Prompt >>
Search the listing for the word "inverters". Copy every line where it is found.

Records supplied >>
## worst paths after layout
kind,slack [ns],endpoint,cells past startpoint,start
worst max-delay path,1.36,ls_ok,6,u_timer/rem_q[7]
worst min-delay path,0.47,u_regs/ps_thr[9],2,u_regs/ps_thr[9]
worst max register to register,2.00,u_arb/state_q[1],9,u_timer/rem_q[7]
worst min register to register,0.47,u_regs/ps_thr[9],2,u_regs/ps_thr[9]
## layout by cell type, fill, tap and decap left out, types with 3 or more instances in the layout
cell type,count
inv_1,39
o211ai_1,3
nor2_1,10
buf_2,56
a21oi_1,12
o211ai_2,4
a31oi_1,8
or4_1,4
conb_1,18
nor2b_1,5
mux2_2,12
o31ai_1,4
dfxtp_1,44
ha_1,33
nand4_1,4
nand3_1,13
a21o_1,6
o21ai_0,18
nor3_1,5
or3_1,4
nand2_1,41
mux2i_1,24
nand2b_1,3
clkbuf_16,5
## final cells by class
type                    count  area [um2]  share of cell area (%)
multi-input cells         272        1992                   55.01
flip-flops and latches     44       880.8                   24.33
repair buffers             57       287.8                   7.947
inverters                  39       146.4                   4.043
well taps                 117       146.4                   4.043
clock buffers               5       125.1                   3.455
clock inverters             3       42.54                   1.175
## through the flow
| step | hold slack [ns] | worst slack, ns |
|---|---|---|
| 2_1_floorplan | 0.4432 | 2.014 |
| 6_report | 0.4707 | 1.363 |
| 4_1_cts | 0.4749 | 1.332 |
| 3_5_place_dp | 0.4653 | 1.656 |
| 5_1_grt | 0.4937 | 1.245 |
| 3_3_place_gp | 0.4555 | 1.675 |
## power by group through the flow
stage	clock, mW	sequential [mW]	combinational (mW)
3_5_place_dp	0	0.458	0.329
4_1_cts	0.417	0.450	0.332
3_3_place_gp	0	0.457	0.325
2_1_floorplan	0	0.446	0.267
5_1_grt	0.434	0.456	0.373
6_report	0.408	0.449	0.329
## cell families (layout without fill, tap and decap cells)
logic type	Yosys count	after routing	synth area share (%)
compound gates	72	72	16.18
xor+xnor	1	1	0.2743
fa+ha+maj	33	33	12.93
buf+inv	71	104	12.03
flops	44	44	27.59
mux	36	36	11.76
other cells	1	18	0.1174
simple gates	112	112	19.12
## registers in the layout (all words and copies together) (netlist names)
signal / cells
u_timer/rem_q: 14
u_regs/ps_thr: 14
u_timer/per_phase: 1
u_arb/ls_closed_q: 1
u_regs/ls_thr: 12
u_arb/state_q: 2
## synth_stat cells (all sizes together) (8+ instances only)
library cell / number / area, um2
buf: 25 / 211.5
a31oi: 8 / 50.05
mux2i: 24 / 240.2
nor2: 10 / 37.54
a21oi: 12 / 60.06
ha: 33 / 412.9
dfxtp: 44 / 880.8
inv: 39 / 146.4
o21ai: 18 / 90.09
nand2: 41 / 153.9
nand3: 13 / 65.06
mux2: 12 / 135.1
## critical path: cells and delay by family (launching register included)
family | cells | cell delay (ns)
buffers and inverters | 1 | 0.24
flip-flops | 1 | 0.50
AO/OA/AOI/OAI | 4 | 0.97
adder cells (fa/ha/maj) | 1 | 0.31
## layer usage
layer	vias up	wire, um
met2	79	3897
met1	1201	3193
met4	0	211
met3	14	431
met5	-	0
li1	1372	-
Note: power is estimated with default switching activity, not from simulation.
$ cat config.mk
export PLATFORM = sky130hd
export DESIGN_NAME = host_serial_port
export DESIGN_NICKNAME = d
export VERILOG_FILES = /design/src/rtl/hsp_pkg.sv /design/src/rtl/hsp_ctrl.sv /design/src/rtl/hsp_datapath.sv /design/src/rtl/host_serial_port.sv
export SDC_FILE = /design/constraint.sdc
export NUM_CORES = 1
export LEC_CHECK = 0
export ABC_AREA = 1
export CORE_MARGIN = 2
export CORE_UTILIZATION = 40
export CTS_CLUSTER_DIAMETER = 200
export CTS_CLUSTER_SIZE = 8
export DETAILED_ROUTE_END_ITERATION = 10
export GPL_ROUTABILITY_DRIVEN = 0
export PLACE_DENSITY_LB_ADDON = 0.1
export SLEW_MARGIN = 20
export SYNTH_ARGS = -nofsm -noshare
export SYNTH_HDL_FRONTEND = slang
export SYNTH_SLANG_ARGS = --single-unit
$ cat constraint.sdc
create_clock -name clk -period 3.2 [get_ports clk]
set_input_delay 0.64 -clock clk [delete_from_list [all_inputs] [get_ports clk]]
set_output_delay 0.64 -clock clk [all_outputs]
set_load 0.02 [all_outputs]
$ cat src/rtl/sine_osc_pkg.sv
package sine_osc_pkg;
  localparam int NUM_CH   = 2;
  localparam int CH_IDX_W = (NUM_CH > 1) ? $clog2(NUM_CH) : 1;

  // strobes sent from control to datapath each cycle
  typedef struct packed {
    logic                load;
    logic                mulEn;
    logic                commit;
    logic [CH_IDX_W-1:0] chSel;
  } oscStrobe_t;
endpackage

$ cat src/rtl/sine_osc_ctrl.sv
module sine_osc_ctrl
  import sine_osc_pkg::*;
(
  input  logic       clk,
  input  logic       rstN,
  input  logic       loadStb,
  input  logic       startStb,
  input  logic       tick,
  output oscStrobe_t strobe,
  output logic       running
);
  localparam logic [CH_IDX_W-1:0] LAST_CH = CH_IDX_W'(NUM_CH - 1);

  logic                runQ;
  logic                busyQ;
  logic [CH_IDX_W-1:0] chCnt;

  always_ff @(posedge clk) begin
    if (!rstN) begin
      runQ  <= 1'b0;
      busyQ <= 1'b0;
      chCnt <= '0;
    end else if (loadStb) begin
      runQ  <= 1'b0;
      busyQ <= 1'b0;
      chCnt <= '0;
    end else begin
      if (busyQ) begin
        if (chCnt == LAST_CH) begin
          busyQ <= 1'b0;
          chCnt <= '0;
        end else begin
          chCnt <= chCnt + 1'b1;
        end
      end else if (tick && runQ) begin
        busyQ <= 1'b1;
        chCnt <= '0;
      end
      if (startStb) runQ <= 1'b1;
    end
  end

  always_comb begin
    strobe.load   = loadStb;
    strobe.mulEn  = busyQ && !loadStb;
    strobe.chSel  = chCnt;
    strobe.commit = busyQ && !loadStb && (chCnt == LAST_CH);
  end

  assign running = runQ;
endmodule

$ cat src/rtl/sine_osc_dp.sv
module sine_osc_dp
  import sine_osc_pkg::*;
#(
  parameter int DATA_W    = 16,
  parameter int COEF_W    = 16,
  parameter int COEF_FRAC = 14
) (
  input  logic                     clk,
  input  logic                     rstN,
  input  oscStrobe_t               strobe,
  input  logic signed [COEF_W-1:0] coefIn,
  input  logic signed [DATA_W-1:0] seedNew [NUM_CH],
  input  logic signed [DATA_W-1:0] seedOld [NUM_CH],
  output logic signed [DATA_W-1:0] sampleOut [NUM_CH],
  output logic                     validOut
);
  localparam int PROD_W = COEF_W + DATA_W;
  localparam int ACC_W  = PROD_W + 2;
  localparam longint MAX_L = (64'sd1 <<< (DATA_W - 1)) - 1;
  localparam logic signed [ACC_W-1:0] SAT_HI = ACC_W'(MAX_L);
  localparam logic signed [ACC_W-1:0] SAT_LO = ACC_W'(-MAX_L - 1);
  localparam logic signed [ACC_W-1:0] RND_C  = ACC_W'(64'sd1 <<< (COEF_FRAC - 1));

  logic signed [COEF_W-1:0] coefQ;
  logic signed [DATA_W-1:0] newVec [NUM_CH];
  logic signed [DATA_W-1:0] oldVec [NUM_CH];
  logic signed [DATA_W-1:0] selNew, selOld, satOut;
  logic signed [PROD_W-1:0] prod;
  logic signed [ACC_W-1:0]  acc, rnd;
  logic                     validQ;

  always_ff @(posedge clk) begin
    if (!rstN)            coefQ <= '0;
    else if (strobe.load) coefQ <= coefIn;
  end

  // shared multiplier, one channel per cycle
  always_comb begin
    selNew = newVec[strobe.chSel];
    selOld = oldVec[strobe.chSel];
    prod   = coefQ * selNew;
    acc    = ACC_W'(prod) - (ACC_W'(selOld) <<< COEF_FRAC);
    rnd    = (acc + RND_C) >>> COEF_FRAC;
    if (rnd > SAT_HI)      satOut = DATA_W'(SAT_HI);
    else if (rnd < SAT_LO) satOut = DATA_W'(SAT_LO);
    else                   satOut = DATA_W'(rnd);
  end

  for (genvar g = 0; g < NUM_CH; g++) begin : g_ch
    logic signed [DATA_W-1:0] yNew, yOld, resHold;
    logic                     selHit;
    assign selHit = (strobe.chSel == CH_IDX_W'(g));

    always_ff @(posedge clk) begin
      if (!rstN) begin
        yNew    <= '0;
        yOld    <= '0;
        resHold <= '0;
      end else if (strobe.load) begin
        yNew <= seedNew[g];
        yOld <= seedOld[g];
      end else if (strobe.commit) begin
        yOld <= yNew;
        yNew <= selHit ? satOut : resHold;
      end else if (strobe.mulEn && selHit) begin
        resHold <= satOut;
      end
    end

    assign newVec[g]    = yNew;
    assign oldVec[g]    = yOld;
    assign sampleOut[g] = yNew;
  end

  always_ff @(posedge clk) begin
    if (!rstN) validQ <= 1'b0;
    else       validQ <= strobe.commit;
  end
  assign validOut = validQ;
endmodule

$ cat src/rtl/dual_sine_osc.sv
module dual_sine_osc
  import sine_osc_pkg::*;
#(
  parameter int DATA_W    = 16,
  parameter int COEF_W    = 16,
  parameter int COEF_FRAC = 14
) (
  input  logic                     clk,
  input  logic                     rstN,
  input  logic                     loadStb,
  input  logic                     startStb,
  input  logic                     tick,
  input  logic signed [COEF_W-1:0] coefIn,
  input  logic signed [DATA_W-1:0] seedANew,
  input  logic signed [DATA_W-1:0] seedAOld,
  input  logic signed [DATA_W-1:0] seedBNew,
  input  logic signed [DATA_W-1:0] seedBOld,
  output logic signed [DATA_W-1:0] sampleA,
  output logic signed [DATA_W-1:0] sampleB,
  output logic                     sampleValid,
  output logic                     running
);
  oscStrobe_t               strobe;
  logic signed [DATA_W-1:0] seedNewVec [NUM_CH];
  logic signed [DATA_W-1:0] seedOldVec [NUM_CH];
  logic signed [DATA_W-1:0] outVec     [NUM_CH];

  assign seedNewVec[0] = seedANew;
  assign seedNewVec[1] = seedBNew;
  assign seedOldVec[0] = seedAOld;
  assign seedOldVec[1] = seedBOld;

  sine_osc_ctrl u_ctrl (
    .clk(clk), .rstN(rstN), .loadStb(loadStb), .startStb(startStb),
    .tick(tick), .strobe(strobe), .running(running)
  );

  sine_osc_dp #(.DATA_W(DATA_W), .COEF_W(COEF_W), .COEF_FRAC(COEF_FRAC)) u_dp (
    .clk(clk), .rstN(rstN), .strobe(strobe), .coefIn(coefIn),
    .seedNew(seedNewVec), .seedOld(seedOldVec),
    .sampleOut(outVec), .validOut(sampleValid)
  );

  assign sampleA = outVec[0];
  assign sampleB = outVec[1];
endmodule

$ cat config.mk
export PLATFORM = sky130hd
export DESIGN_NAME = dual_sine_osc
export DESIGN_NICKNAME = d
export VERILOG_FILES = /design/src/rtl/sine_osc_pkg.sv /design/src/rtl/sine_osc_ctrl.sv /design/src/rtl/sine_osc_dp.sv /design/src/rtl/dual_sine_osc.sv
export SDC_FILE = /design/constraint.sdc
export NUM_CORES = 1
export LEC_CHECK = 0
export BUFFER_PORTS_ARGS = -buffer_cell sky130_fd_sc_hd__clkbuf_2
export CAP_MARGIN = 40
export CORE_ASPECT_RATIO = 0.9
export CORE_MARGIN = 2
export CORE_UTILIZATION = 40
export CTS_BUF_LIST = sky130_fd_sc_hd__clkbuf_8
export DETAILED_ROUTE_END_ITERATION = 8
export GPL_ROUTABILITY_DRIVEN = 1
export MAX_ROUTING_LAYER = met4
export PLACE_DENSITY = 0.61
export SETUP_SLACK_MARGIN = 0.15
export SLEW_MARGIN = 30
export SYNTH_ARGS = -nofsm -noshare
export SYNTH_HDL_FRONTEND = slang
export SYNTH_SLANG_ARGS = --single-unit
$ cat constraint.sdc
create_clock -name clk -period 13.6 [get_ports clk]
set_input_delay 0.68 -clock clk [delete_from_list [all_inputs] [get_ports clk]]
set_output_delay 0.68 -clock clk [all_outputs]
set_load 0.02 [all_outputs]
== Word-level counts from Yosys, hierarchy flattened ==
Index checks and enable logic that the tools add are counted.
Storage, ports and cells
  register bits: 100
Cells by class
  add/sub/neg operators: 3
  mux-type cells: 24
  magnitude comparators: 3
  multipliers: 1
  reduce and logical (&&, ||, !) cells: 9
  bitwise logic cells: 5
Operators by type and width (number)
  two-way mux 16 bit: 18
  adder 33 x 15 -> 34 bit (second input constant): 1
  subtractor 32 x 30 -> 33 bit: 1
  multiplier 16 x 16 -> 32 bit: 1
  > comparator 20 x 16 -> 1 bit (second input constant): 1
  < comparator 20 x 16 -> 1 bit (second input constant): 1
  two-way mux 1 bit: 6
  logical AND 1 bit: 4
  NOT 1 bit: 4
  nonzero test 2 bit: 2
  AND reduction 3 bit: 1
  >= comparator 2 bit (second input constant): 1
  NOT 1 -> 2 bit: 1
  OR reduction 2 bit: 1
  adder 1 bit (second input constant): 1
  zero test 1 bit: 1

== Longest topological paths before layout ==
  depth after elaboration: 13
  mapped depth: 32
  gate-level depth less buffers: 26

== Cells and area by module ==
From an unflattened synthesis, not the netlist that was laid out.
Unflattened totals
  cells, all modules: 1759
  area, all modules: 16056.6 um^2
Modules (own cells, without submodules)
  sine_osc_dp: area each 15911.5 um^2, instances 1, cells an instance 1743
  sine_osc_ctrl: area each 145.1 um^2, instances 1, cells an instance 16

== Least setup slack after synthesis ==
OpenSTA, ideal clock, no wires.
  path type: register -> register
  start point: reg u_ctrl.chCnt
  end point: reg u_dp.g_ch[0].resHold[10]
  arrival time: 7.448 ns
  clock period less this slack: 7.576 ns
  path buffers: 5
  stages on the path, launching flop included: 29
  path slack: 6.024 ns
  data required time: 13.472 ns
  cell sequence: dfxtp_1 -> buf_4 -> clkbuf_1 -> mux2_2 -> clkbuf_1 -> nand2_1 -> inv_1 -> fa_1 -> inv_1 -> fa_1 -> inv_1 -> fa_1 -> fa_1 -> fa_1 -> inv_1 -> fa_1 -> inv_1 -> ha_1 -> clkbuf_1 -> nand4_1 -> nor3_1 -> o31ai_2 -> a21o_1 -> a31oi_1 -> xor2_1 -> o41a_1 -> buf_6 -> a21oi_2 -> a21oi_1
Between the ends
  word-level cells in the longest chain between the ends: 10
  elaborated cells on any way between the ends: 19
  classes of those cells: 2 x add/sub; 1 x mul; 2 x order compare; 8 x mux; 3 x bitwise; 3 x reduce/logical
RTL lines
  from (decl): line sine_osc_ctrl.sv:16  | logic [CH_IDX_W-1:0] chCnt;
  from (signal assigned): line sine_osc_ctrl.sv:33  | chCnt <= chCnt + 1'b1;
  NOT 1 -> 2 bit (not written as such): line sine_osc_dp.sv:39, sine_osc_dp.sv:40
  two-way mux 16 bit (not written as such) (3 in series): line sine_osc_dp.sv:39  | selNew = newVec[strobe.chSel];
  multiplier 16 x 16 -> 32 bit: line sine_osc_dp.sv:41  | prod = coefQ * selNew;
  subtractor 32 x 30 -> 33 bit: line sine_osc_dp.sv:42  | acc = ACC_W'(prod) - (ACC_W'(selOld) <<< COEF_FRAC);
  adder 33 x 15 -> 34 bit: line sine_osc_dp.sv:43  | rnd = (acc + RND_C) >>> COEF_FRAC;
  < comparator 20 x 16 -> 1 bit: line sine_osc_dp.sv:45  | else if (rnd < SAT_LO) satOut = DATA_W'(SAT_LO);
  two-way mux 16 bit: line sine_osc_dp.sv:45
  two-way mux 16 bit: line sine_osc_dp.sv:44  | if (rnd > SAT_HI) satOut = DATA_W'(SAT_HI);
  to (signal assigned): line sine_osc_dp.sv:66  | resHold <= satOut;
  to (decl): line sine_osc_dp.sv:50  | logic signed [DATA_W-1:0] yNew, yOld, resHold;
Several ways; a longest one is shown, not always the timed one. The select of a mux whose other input is x is not followed.
A chain may end at the register's enable or synchronous reset.

== Worst setup path after layout ==
  start point: reg u_ctrl.chCnt
  end point: reg u_dp.g_ch[1].yNew[4]
Between the ends
  word-level cells in the longest chain between the ends: 13
  elaborated cells on any way between the ends: 19
  classes of those cells: 2 x add/sub; 1 x mul; 2 x order compare; 11 x mux; 1 x bitwise; 2 x reduce/logical
RTL lines
  NOT 1 -> 2 bit (not written as such): line sine_osc_dp.sv:39, sine_osc_dp.sv:40
  two-way mux 16 bit (not written as such) (3 in series): line sine_osc_dp.sv:39
  multiplier 16 x 16 -> 32 bit: line sine_osc_dp.sv:41
  subtractor 32 x 30 -> 33 bit: line sine_osc_dp.sv:42
  adder 33 x 15 -> 34 bit: line sine_osc_dp.sv:43
  < comparator 20 x 16 -> 1 bit: line sine_osc_dp.sv:45
  two-way mux 16 bit: line sine_osc_dp.sv:45
  two-way mux 16 bit: line sine_osc_dp.sv:44
  two-way mux 16 bit: line sine_osc_dp.sv:64  | yNew <= selHit ? satOut : resHold;
  two-way mux 16 bit: line sine_osc_dp.sv:62  | end else if (strobe.commit) begin
  two-way mux 16 bit: line sine_osc_dp.sv:59  | end else if (strobe.load) begin
  to (signal assigned): line sine_osc_dp.sv:60  | yNew <= seedNew[g];
  to (signal assigned): line sine_osc_dp.sv:64
  to (decl): line sine_osc_dp.sv:50
Several ways; a longest one is shown, not always the timed one. The select of a mux whose other input is x is not followed.
<file path="config.mk">
export PLATFORM = sky130hd
export DESIGN_NAME = uart_irq_agg
export DESIGN_NICKNAME = d
export VERILOG_FILES = /design/src/rtl/irq_agg_pkg.sv /design/src/rtl/irq_level_edge.sv /design/src/rtl/irq_rx_timeout.sv /design/src/rtl/irq_port_watch.sv /design/src/rtl/uart_irq_agg.sv
export SDC_FILE = /design/constraint.sdc
export NUM_CORES = 1
export LEC_CHECK = 0
export BUFFER_PORTS_ARGS = -buffer_cell sky130_fd_sc_hd__buf_4
export CORE_UTILIZATION = 54
export CTS_BUF_LIST = sky130_fd_sc_hd__clkbuf_4
export DETAILED_ROUTE_END_ITERATION = 8
export GPL_TIMING_DRIVEN = 0
export PLACE_DENSITY = 0.95
export SLEW_MARGIN = 25
export SYNTH_ARGS = -nofsm -noshare
export SYNTH_HDL_FRONTEND = slang
export SYNTH_SLANG_ARGS = --single-unit
</file>
<file path="constraint.sdc">
create_clock -name clk -period 3.48 [get_ports clk]
set_clock_uncertainty 0.15 [all_clocks]
set_input_delay 0.174 -clock clk [delete_from_list [all_inputs] [get_ports clk]]
set_output_delay 0.174 -clock clk [all_outputs]
set_load 0.01 [all_outputs]
</file>
File: src/rtl/iap_pkg.sv
package iap_pkg;
  localparam int unsigned BYTE_W = 8;

  typedef enum logic [1:0] {
    PH_RESET = 2'd0,
    PH_PTR   = 2'd1,
    PH_DATA  = 2'd2
  } phase_e;
endpackage

File: src/rtl/iap_bus_decode.sv
module iap_bus_decode (
  input  logic cs_i,
  input  logic rd_i,
  input  logic wr_i,
  output logic rd_stb_o,
  output logic wr_stb_o
);
  // rd and wr together is treated as no access
  assign rd_stb_o = cs_i & rd_i & ~wr_i;
  assign wr_stb_o = cs_i & wr_i & ~rd_i;
endmodule
$ cat config.mk
export PLATFORM = sky130hd
export DESIGN_NAME = cpu_bus_bridge
export DESIGN_NICKNAME = d
export VERILOG_FILES = /design/src/rtl/cpu_bus_bridge_pkg.sv /design/src/rtl/cpu_bus_bridge_sync.sv /design/src/rtl/cpu_bus_bridge_ctrl.sv /design/src/rtl/cpu_bus_bridge_dp.sv /design/src/rtl/cpu_bus_bridge.sv
export SDC_FILE = /design/constraint.sdc
export NUM_CORES = 1
export LEC_CHECK = 0
export ABC_AREA = 1
export BUFFER_PORTS_ARGS = -buffer_cell sky130_fd_sc_hd__buf_2
export CAP_MARGIN = 0
export CORE_MARGIN = 2
export CORE_UTILIZATION = 40
export DETAILED_ROUTE_END_ITERATION = 6
export HOLD_SLACK_MARGIN = 0.06
export SLEW_MARGIN = 20
export SYNTH_ARGS = -nofsm -noshare
export SYNTH_HDL_FRONTEND = slang
export SYNTH_SLANG_ARGS = --single-unit
$ cat constraint.sdc
create_clock -name clk -period 4.2 [get_ports clk]
set_input_delay 0.42 -clock clk [delete_from_list [all_inputs] [get_ports clk]]
set_output_delay 0.42 -clock clk [all_outputs]
set_load 0.01 [all_outputs]
$ cat src/rtl/cpu_bus_bridge_pkg.sv
package cpu_bus_bridge_pkg;

  // Control-to-datapath strobes, one set per clock
  typedef struct packed {
    logic addrLatch;  // address strobe fell
    logic wrPulse;    // qualified write strobe released
    logic rdPulse;    // qualified read strobe started
    logic rdActive;   // qualified read strobe currently held
    logic conflict;   // both chip selects low
    logic group;      // channel group of the current pulse
  } ctlStrobes_t;

endpackage

$ cat src/rtl/cpu_bus_bridge_sync.sv
module cpu_bus_bridge_sync #(
  parameter int WIDTH = 1,
  parameter int STAGES = 2,
  parameter logic [WIDTH-1:0] RESET_VAL = '0
) (
  input  logic             clk,
  input  logic             rstN,
  input  logic [WIDTH-1:0] dIn,
  output logic [WIDTH-1:0] firstOut,
  output logic [WIDTH-1:0] lastOut
);

  logic [STAGES-1:0][WIDTH-1:0] pipe;

  generate
    if (STAGES < 2) begin : g_badDepth
      $error("STAGES must be at least 2");
    end
  endgenerate

  always_ff @(posedge clk or negedge rstN) begin
    if (!rstN) pipe <= {STAGES{RESET_VAL}};
    else       pipe <= {pipe[STAGES-2:0], dIn};
  end

  assign firstOut = pipe[0];
  assign lastOut  = pipe[STAGES-1];

endmodule

$ cat src/rtl/cpu_bus_bridge_ctrl.sv
module cpu_bus_bridge_ctrl
  import cpu_bus_bridge_pkg::*;
#(
  parameter int SYNC_STAGES = 2
) (
  input  logic        clk,
  input  logic        rstN,
  input  logic        syncMode,
  input  logic        intelMode,
  input  logic        asN,
  input  logic        csLoN,
  input  logic        csHiN,
  input  logic        dsN,
  input  logic        rwN,
  output ctlStrobes_t strobes
);

  localparam int CTL_W = 5;

  logic [CTL_W-1:0] rawIn, firstIn, lastIn, selIn;
  logic asCur, csLo, csHi, dsLow, rwLow;
  logic csOne, rdStb, wrStb, rdQual, wrQual;
  logic asPrev, rdQualPrev, wrQualPrev, groupPrev;

  assign rawIn = {asN, csHiN, csLoN, dsN, rwN};

  cpu_bus_bridge_sync #(
    .WIDTH(CTL_W), .STAGES(SYNC_STAGES), .RESET_VAL({CTL_W{1'b1}})
  ) u_ctlSync (
    .clk(clk), .rstN(rstN), .dIn(rawIn), .firstOut(firstIn), .lastOut(lastIn)
  );

  assign selIn = syncMode ? firstIn : lastIn;
  assign asCur = selIn[4];
  assign csHi  = ~selIn[3];
  assign csLo  = ~selIn[2];
  assign dsLow = ~selIn[1];
  assign rwLow = ~selIn[0];

  assign csOne = csLo ^ csHi;

  always_comb begin
    if (intelMode) begin
      rdStb = dsLow & ~rwLow;
      wrStb = rwLow & ~dsLow;
    end else begin
      rdStb = dsLow & ~rwLow;
      wrStb = dsLow & rwLow;
    end
  end

  assign rdQual = rdStb & csOne;
  assign wrQual = wrStb & csOne;

  always_ff @(posedge clk or negedge rstN) begin
    if (!rstN) begin
      asPrev     <= 1'b1;
      rdQualPrev <= 1'b0;
      wrQualPrev <= 1'b0;
      groupPrev  <= 1'b0;
    end else begin
      asPrev     <= asCur;
      rdQualPrev <= rdQual;
      wrQualPrev <= wrQual;
      groupPrev  <= csHi;
    end
  end

  always_comb begin
    strobes.addrLatch = asPrev & ~asCur;
    strobes.wrPulse   = wrQualPrev & ~wrQual;
    strobes.rdPulse   = rdQual & ~rdQualPrev;
    strobes.rdActive  = rdQual;
    strobes.conflict  = csLo & csHi;
    strobes.group     = strobes.wrPulse ? groupPrev : csHi;
  end

  AST_ADDR_EDGE_SINGLE: assert property (@(posedge clk) disable iff (!rstN)
    strobes.addrLatch |=> !strobes.addrLatch);

  AST_RD_NEEDS_ONE_CS: assert property (@(posedge clk) disable iff (!rstN)
    strobes.rdPulse |-> !strobes.conflict);

endmodule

Solution for this exercise >>
inverters                  39       146.4                   4.043
clock inverters             3       42.54                   1.175
buffers and inverters | 1 | 0.24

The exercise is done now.